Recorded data
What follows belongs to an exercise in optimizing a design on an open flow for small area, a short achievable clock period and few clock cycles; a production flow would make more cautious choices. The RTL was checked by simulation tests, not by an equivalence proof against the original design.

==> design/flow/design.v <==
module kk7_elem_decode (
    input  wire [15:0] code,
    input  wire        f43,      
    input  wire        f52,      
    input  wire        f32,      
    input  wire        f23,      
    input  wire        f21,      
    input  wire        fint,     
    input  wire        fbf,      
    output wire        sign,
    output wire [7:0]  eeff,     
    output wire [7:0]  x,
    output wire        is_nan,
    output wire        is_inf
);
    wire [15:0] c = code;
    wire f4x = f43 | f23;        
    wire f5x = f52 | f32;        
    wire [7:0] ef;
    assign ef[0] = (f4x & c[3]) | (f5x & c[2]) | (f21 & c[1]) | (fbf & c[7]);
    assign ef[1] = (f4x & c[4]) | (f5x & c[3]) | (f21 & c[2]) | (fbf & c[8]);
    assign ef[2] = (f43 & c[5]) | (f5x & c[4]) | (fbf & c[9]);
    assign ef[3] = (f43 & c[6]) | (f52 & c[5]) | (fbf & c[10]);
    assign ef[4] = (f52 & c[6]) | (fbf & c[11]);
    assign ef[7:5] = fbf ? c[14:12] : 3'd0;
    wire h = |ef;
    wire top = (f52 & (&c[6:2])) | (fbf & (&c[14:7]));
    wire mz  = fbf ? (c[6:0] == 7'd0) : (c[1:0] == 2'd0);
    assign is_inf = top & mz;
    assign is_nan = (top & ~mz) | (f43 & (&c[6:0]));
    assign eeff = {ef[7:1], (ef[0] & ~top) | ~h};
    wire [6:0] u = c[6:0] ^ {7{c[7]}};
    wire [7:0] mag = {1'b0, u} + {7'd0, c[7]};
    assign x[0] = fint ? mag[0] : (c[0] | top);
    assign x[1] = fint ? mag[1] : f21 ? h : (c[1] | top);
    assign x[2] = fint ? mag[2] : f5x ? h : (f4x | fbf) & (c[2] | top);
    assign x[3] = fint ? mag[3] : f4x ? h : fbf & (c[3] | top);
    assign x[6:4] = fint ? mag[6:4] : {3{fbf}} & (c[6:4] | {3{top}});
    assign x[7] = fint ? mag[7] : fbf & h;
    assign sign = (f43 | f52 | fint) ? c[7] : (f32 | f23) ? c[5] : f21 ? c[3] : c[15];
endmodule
---
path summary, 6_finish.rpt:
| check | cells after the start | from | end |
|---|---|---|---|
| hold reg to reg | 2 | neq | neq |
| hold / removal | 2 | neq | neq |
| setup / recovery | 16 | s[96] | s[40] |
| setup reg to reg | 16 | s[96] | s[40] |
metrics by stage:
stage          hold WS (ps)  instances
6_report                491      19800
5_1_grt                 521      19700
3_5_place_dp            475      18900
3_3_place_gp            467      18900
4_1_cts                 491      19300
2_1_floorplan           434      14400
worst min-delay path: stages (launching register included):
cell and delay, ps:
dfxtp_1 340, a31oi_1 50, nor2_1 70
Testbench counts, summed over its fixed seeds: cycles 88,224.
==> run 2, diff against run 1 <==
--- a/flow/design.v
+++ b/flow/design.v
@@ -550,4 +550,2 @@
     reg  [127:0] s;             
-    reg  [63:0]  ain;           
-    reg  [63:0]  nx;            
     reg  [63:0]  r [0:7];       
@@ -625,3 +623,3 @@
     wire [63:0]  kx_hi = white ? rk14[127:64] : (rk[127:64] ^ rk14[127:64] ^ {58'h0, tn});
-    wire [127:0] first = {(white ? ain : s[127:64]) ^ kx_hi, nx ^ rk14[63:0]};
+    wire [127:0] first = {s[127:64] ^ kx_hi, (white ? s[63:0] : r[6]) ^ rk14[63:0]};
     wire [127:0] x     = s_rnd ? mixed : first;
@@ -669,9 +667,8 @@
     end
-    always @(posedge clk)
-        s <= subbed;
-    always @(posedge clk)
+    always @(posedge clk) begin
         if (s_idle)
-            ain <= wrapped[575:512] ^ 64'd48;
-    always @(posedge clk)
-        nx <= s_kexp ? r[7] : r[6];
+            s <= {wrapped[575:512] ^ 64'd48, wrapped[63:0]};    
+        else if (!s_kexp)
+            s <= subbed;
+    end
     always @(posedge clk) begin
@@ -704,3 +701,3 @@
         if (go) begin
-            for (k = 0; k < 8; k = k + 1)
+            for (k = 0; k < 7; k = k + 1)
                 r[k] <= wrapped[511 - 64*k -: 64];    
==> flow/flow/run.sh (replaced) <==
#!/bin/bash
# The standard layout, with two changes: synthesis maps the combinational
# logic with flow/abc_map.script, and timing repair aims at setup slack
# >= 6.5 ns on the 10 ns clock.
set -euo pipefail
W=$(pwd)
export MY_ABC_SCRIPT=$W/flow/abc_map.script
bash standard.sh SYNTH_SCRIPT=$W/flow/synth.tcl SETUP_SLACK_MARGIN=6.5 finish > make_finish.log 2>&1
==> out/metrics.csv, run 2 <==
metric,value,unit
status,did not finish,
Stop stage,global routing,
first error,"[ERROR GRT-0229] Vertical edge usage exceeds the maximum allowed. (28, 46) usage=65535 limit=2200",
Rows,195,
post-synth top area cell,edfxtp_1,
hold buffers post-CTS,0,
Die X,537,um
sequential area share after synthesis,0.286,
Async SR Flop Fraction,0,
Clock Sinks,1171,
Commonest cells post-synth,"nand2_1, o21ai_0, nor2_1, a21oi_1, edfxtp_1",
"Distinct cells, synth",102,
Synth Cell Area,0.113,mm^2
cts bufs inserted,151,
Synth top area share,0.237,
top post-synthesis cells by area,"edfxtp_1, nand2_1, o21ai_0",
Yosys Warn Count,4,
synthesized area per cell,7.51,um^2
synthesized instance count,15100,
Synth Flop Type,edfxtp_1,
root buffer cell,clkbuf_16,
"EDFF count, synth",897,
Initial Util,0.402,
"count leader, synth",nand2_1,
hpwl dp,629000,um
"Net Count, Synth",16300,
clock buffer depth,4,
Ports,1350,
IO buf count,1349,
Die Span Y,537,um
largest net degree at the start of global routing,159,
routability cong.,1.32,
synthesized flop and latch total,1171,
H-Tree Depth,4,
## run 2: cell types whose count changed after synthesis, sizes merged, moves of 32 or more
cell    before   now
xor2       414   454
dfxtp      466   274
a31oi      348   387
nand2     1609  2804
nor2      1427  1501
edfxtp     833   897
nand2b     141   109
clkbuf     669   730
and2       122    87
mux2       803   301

Directions:
The lines to show are those in the data above that include "with".

Result of the task:
# The standard layout, with two changes: synthesis maps the combinational
# logic with flow/abc_map.script, and timing repair aims at setup slack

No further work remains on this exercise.